The medical journals that published the Soviet researches led to the conclusion that the genetic combination of these two pathogens that before was dismissed as a myth, was successful.
So even the one aspect that humanity undoubtedly improved throughout history - biotechnology, is actually a two-edged sword. With biological engineering, the pathogen traits can be changed to fit our needs.
Throughout history, pandemics and epidemics have wiped out entire populations and significantly reduced many others. Pathogens are responsible for more human deaths than any other cause. Neither one have wiped out the entire world’s population obviously, but when taking into consideration the state of affairs during the major pandemics from all aspects, there is no doubt that despite their final outcome, they hold great potential.
Biodefense experts know, based on prior record and trends of the future, how severely dangerous pathogens are. The censored publication "Nonproliferation Issues for Weapons of Mass Destruction", by Mark Prelas, Michael Peck and Marcel Dekker (Sep. 2004) summed it up –"Unlike technologies of the past, which did not possess the capability, biotechnology does have the capability of destroying mankind."

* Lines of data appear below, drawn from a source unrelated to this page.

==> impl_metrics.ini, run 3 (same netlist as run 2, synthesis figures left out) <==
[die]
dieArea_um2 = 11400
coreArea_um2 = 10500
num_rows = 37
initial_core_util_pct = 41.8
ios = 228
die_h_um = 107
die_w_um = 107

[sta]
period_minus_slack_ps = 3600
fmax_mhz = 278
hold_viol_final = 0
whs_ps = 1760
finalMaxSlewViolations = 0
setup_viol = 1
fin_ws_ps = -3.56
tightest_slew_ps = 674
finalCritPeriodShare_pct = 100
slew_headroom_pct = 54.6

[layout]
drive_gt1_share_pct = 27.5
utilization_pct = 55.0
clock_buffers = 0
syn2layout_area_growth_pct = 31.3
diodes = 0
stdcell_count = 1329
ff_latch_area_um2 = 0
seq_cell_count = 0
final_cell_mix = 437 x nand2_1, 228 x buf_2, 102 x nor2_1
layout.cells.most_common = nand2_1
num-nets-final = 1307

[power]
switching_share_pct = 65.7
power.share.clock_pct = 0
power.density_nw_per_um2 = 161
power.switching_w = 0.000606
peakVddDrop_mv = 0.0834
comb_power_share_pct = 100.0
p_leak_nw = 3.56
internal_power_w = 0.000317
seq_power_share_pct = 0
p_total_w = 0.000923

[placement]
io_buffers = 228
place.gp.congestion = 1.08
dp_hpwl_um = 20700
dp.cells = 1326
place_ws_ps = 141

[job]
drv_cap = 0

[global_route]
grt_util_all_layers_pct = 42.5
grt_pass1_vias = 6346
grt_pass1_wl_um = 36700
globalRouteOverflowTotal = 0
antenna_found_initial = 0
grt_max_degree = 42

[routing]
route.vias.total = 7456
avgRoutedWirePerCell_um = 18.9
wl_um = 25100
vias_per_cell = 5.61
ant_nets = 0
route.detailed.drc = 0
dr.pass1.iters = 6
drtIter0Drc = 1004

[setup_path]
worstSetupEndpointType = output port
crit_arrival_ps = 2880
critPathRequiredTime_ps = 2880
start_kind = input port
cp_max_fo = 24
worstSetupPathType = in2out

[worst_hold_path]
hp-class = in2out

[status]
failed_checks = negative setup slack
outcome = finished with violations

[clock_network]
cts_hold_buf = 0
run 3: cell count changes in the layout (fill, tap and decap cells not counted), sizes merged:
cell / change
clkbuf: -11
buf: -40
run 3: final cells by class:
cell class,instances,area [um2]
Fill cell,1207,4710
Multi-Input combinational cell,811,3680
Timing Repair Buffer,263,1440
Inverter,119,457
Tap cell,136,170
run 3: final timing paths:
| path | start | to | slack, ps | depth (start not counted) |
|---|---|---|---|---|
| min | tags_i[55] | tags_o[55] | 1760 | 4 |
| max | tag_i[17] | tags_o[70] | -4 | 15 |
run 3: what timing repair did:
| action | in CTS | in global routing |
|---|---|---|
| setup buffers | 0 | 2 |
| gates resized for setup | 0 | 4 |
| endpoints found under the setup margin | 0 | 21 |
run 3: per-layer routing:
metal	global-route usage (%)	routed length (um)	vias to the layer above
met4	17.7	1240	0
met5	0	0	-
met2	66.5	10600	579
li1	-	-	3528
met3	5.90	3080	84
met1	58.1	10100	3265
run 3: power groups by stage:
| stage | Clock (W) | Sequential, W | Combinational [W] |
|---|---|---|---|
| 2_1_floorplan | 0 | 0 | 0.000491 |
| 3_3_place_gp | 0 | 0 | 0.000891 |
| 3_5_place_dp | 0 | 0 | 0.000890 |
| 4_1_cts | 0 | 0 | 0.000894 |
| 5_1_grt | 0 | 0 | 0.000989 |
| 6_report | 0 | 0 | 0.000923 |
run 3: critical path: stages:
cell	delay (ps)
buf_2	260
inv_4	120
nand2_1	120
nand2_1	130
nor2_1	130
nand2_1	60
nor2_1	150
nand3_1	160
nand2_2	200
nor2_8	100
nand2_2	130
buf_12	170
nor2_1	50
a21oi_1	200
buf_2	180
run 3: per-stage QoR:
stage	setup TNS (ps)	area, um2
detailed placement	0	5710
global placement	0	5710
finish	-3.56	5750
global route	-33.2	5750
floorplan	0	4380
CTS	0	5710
--- src/rtl/hpq_pkg.sv ---
// Shared types, constants and command/status structures for the sorted priority queue.
package hpq_pkg;

  localparam int unsigned DEPTH_DEF        = 128;
  localparam int unsigned WEIGHT_WIDTH_DEF = 32;
  localparam int unsigned SYM_W            = 8;
  localparam int unsigned IN_WEIGHT_W      = 32;
  localparam int unsigned OCC_W            = 8;

  typedef enum logic [1:0] {
    RD_NONE,
    RD_HEAD,
    RD_LAST,
    RD_PREV
  } rd_op_t;

  typedef enum logic [1:0] {
    WR_NONE,
    WR_SHIFT,
    WR_ITEM_NEXT,
    WR_ITEM_HEAD
  } wr_op_t;

  typedef enum logic [2:0] {
    ST_IDLE,
    ST_DISPATCH,
    ST_POP_WAIT,
    ST_HEAD_CHK,
    ST_SCAN,
    ST_RESP
  } state_t;

  typedef struct packed {
    logic   capture;
    rd_op_t rd_op;
    wr_op_t wr_op;
    logic   pop_take;
    logic   set_ovf;
    logic   load_out;
  } hpq_cmd_t;

  typedef struct packed {
    logic is_pop;
    logic w_zero;
    logic empty;
    logic full;
    logic idx_zero;
    logic rd_ge;
    logic rd_gt;
    logic out_free;
  } hpq_stat_t;

endpackage

--- src/rtl/hpq_controller.sv ---
// Controller state machine that sequences inserts, pops and result hand-off.
module hpq_controller (
  input  logic                clk,
  input  logic                rst_n,
  input  logic                in_valid,
  output logic                in_ready,
  input  hpq_pkg::hpq_stat_t  stat,
  output hpq_pkg::hpq_cmd_t   cmd
);
  import hpq_pkg::*;

  state_t state_r, state_nxt;

  always_ff @(posedge clk) begin
    if (!rst_n) begin
      state_r <= ST_IDLE;
    end else begin
      state_r <= state_nxt;
    end
  end

  always_comb begin
    state_nxt    = state_r;
    in_ready     = 1'b0;
    cmd.capture  = 1'b0;
    cmd.rd_op    = RD_NONE;
    cmd.wr_op    = WR_NONE;
    cmd.pop_take = 1'b0;
    cmd.set_ovf  = 1'b0;
    cmd.load_out = 1'b0;
    unique case (state_r)
      ST_IDLE: begin
        in_ready = 1'b1;
        if (in_valid) begin
          cmd.capture = 1'b1;
          state_nxt   = ST_DISPATCH;
        end
      end
      ST_DISPATCH: begin
        if (stat.is_pop) begin
          if (stat.empty) begin
            state_nxt = ST_RESP;
          end else begin
            cmd.rd_op = RD_HEAD;
            state_nxt = ST_POP_WAIT;
          end
        end else if (stat.w_zero) begin
          state_nxt = ST_RESP;
        end else if (stat.full) begin
          cmd.set_ovf = 1'b1;
          state_nxt   = ST_RESP;
        end else if (stat.empty) begin
          cmd.wr_op = WR_ITEM_HEAD;
          state_nxt = ST_RESP;
        end else begin
          cmd.rd_op = RD_HEAD;
          state_nxt = ST_HEAD_CHK;
        end
      end
      ST_POP_WAIT: begin
        cmd.pop_take = 1'b1;
        state_nxt    = ST_RESP;
      end
      ST_HEAD_CHK: begin
        if (stat.rd_gt) begin
          cmd.wr_op = WR_ITEM_HEAD;
          state_nxt = ST_RESP;
        end else begin
          cmd.rd_op = RD_LAST;
          state_nxt = ST_SCAN;
        end
      end
      ST_SCAN: begin
        if (stat.idx_zero) begin
          cmd.wr_op = WR_ITEM_NEXT;
          state_nxt = ST_RESP;
        end else if (stat.rd_ge) begin
          cmd.wr_op = WR_SHIFT;
          cmd.rd_op = RD_PREV;
        end else begin
          cmd.wr_op = WR_ITEM_NEXT;
          state_nxt = ST_RESP;
        end
      end
      ST_RESP: begin
        if (stat.out_free) begin
          cmd.load_out = 1'b1;
          state_nxt    = ST_IDLE;
        end
      end
      default: begin
        state_nxt = ST_IDLE;
      end
    endcase
  end

endmodule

The wave off of the biological path by throwing an "argument" like “the human race will always find ways to overcome anything…”, is ungrounded in the better case, and a superficial evasion in the worse. Past pandemics don’t serve as an indication for this, since humanity had never faced a pathogen which was tailor-made to annihilate it. No pathogen ever had the following combination of properties – being highly lethal, having a long non symptomatic contagious period so it has enough time to spread itself before killing its hosts, having reservoirs other than humans so it is much harder to eradicate, being airborne as well as vector borne, and with as little symptoms as possible so it would be hard to detect. A pathogen of this sort was the stuff of fantasy up until several years ago. Today it sounds like a very complicated and very unlikely science, but not science fiction.
Biotechnology, particularly genetically engineered pathogens, will be more attractive to individuals and groups because of the high degree of ease, expertise, low costs, and widespread information.
The developments in biological sciences indicate there is an abundance of possibilities regarding the study of microorganisms and its applicability in creating new biological agents with desirable traits.
Our hope is that more and more activists would think that although it is extremely complex, the suffering abolition movement’s call for action is not impossible. And if the chance to stop the immense suffering humans cause is not technically impossible, exploring this possibility is a moral imperative.